Cannabis Legalization

With a storefront referencing “420” and brandishing an image of the cannabis leaf in the same heavily policed, highly affluent SoHo neighborhood,  Adidas and Best Buy are both a sign of progress and a slap in the face to millions of African Americans with low-level cannabis offenses. Some states are working to help individuals expunge their records of those offenses because reckoning with growing an entire industry on the suffering of Black lives soiled by unjust incarcerations is inescapable. 

Waka has had his own run-ins with the law over cannabis in his early years of stardom and knows people who would directly benefit from these sorts of expungement initiatives. When asked about this matter, he is quick to recount his own experiences of falling prey to old cannabis laws.

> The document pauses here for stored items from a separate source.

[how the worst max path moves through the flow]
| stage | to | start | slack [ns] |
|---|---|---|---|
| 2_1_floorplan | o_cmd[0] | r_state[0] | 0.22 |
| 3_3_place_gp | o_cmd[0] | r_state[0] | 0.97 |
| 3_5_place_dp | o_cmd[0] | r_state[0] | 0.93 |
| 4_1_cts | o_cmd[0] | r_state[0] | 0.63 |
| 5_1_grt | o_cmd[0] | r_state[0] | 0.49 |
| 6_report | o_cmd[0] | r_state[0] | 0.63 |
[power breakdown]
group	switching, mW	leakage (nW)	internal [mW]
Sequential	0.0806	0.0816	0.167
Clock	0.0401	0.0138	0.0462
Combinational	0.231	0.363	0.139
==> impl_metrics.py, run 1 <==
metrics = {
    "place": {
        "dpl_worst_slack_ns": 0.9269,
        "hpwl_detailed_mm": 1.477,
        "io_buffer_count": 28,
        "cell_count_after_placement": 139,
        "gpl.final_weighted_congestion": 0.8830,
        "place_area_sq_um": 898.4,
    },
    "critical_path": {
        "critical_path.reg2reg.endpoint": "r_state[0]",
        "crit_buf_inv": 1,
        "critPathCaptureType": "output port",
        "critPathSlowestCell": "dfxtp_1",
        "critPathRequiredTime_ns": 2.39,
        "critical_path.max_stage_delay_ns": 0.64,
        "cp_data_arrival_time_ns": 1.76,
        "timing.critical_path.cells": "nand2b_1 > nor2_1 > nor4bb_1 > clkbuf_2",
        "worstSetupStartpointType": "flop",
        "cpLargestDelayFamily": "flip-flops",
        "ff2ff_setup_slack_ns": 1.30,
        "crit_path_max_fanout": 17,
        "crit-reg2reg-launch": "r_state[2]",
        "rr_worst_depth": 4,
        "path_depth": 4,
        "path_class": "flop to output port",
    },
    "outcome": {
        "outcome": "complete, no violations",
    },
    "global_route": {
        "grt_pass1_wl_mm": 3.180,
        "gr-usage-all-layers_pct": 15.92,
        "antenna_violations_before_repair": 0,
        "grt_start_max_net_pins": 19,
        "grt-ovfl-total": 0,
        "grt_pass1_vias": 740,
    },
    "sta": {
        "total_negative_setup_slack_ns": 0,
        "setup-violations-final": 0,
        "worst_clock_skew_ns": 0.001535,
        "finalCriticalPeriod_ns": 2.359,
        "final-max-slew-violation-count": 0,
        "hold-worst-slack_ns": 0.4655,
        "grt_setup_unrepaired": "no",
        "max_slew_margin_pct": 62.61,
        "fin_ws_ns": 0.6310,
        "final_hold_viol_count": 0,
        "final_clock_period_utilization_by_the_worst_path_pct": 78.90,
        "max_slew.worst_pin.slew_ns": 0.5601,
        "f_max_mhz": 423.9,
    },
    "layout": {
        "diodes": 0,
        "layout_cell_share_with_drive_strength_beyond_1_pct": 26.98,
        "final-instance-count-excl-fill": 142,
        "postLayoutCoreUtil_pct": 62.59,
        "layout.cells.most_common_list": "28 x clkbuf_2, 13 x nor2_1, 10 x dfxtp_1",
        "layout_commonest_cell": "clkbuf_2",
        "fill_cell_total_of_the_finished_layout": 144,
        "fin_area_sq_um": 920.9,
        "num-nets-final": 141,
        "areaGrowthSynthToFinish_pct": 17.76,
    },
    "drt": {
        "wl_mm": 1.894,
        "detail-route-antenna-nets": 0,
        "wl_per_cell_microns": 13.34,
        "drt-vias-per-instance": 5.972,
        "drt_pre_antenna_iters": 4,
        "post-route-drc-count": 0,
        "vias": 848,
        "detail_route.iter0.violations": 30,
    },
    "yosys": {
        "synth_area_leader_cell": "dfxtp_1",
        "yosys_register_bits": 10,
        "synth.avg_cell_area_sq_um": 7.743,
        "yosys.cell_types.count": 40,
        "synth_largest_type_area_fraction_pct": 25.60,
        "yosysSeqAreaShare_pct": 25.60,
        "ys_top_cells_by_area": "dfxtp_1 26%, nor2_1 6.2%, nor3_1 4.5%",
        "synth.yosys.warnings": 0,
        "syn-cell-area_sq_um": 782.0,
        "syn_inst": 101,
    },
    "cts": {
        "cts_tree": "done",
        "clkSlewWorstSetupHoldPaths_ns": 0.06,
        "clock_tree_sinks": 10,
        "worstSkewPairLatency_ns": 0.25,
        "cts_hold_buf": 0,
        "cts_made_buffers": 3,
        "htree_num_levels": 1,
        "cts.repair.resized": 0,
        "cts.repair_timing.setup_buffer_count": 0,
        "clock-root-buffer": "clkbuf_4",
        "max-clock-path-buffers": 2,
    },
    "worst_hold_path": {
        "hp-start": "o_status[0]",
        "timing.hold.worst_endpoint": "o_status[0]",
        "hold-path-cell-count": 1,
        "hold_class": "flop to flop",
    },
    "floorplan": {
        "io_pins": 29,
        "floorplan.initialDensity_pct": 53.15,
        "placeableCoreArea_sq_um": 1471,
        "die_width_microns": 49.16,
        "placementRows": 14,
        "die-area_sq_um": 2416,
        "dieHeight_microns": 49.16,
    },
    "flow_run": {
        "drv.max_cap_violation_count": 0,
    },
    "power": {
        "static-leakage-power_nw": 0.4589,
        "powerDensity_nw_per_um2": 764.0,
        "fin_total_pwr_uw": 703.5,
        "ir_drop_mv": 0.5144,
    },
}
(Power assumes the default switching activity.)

“I was a kid that got caught with under an ounce of marijuana because I was smoking it. I got a charge and I was on probation for that. I was young, like in my teens. My mother got on me for that too,” Waka said. 

Times have certainly changed in the 15 to 20 years since teenage Waka was placed in handcuffs for smoking cannabis. Now, for more than four years,  Flocka has had his own strain, Flockaveli OG, created in collaboration with California-based extraction company Crown Extracts and bongs with Honey Supply glassware. He also attests that AK-47 and his own Flockaveli OG are the cannabis strains that have helped him create some of his biggest hits. For him, cannabis helps him “channel everything out and channel into what I want to do.” But, just because he smokes a lot doesn’t mean he considers himself a cannabis snob.

“I like all of it. I like what the call ‘mid.’ I like stuff that has seeds in it. I don’t care. I just love the experience. I’m not the connoisseur for names,” he said.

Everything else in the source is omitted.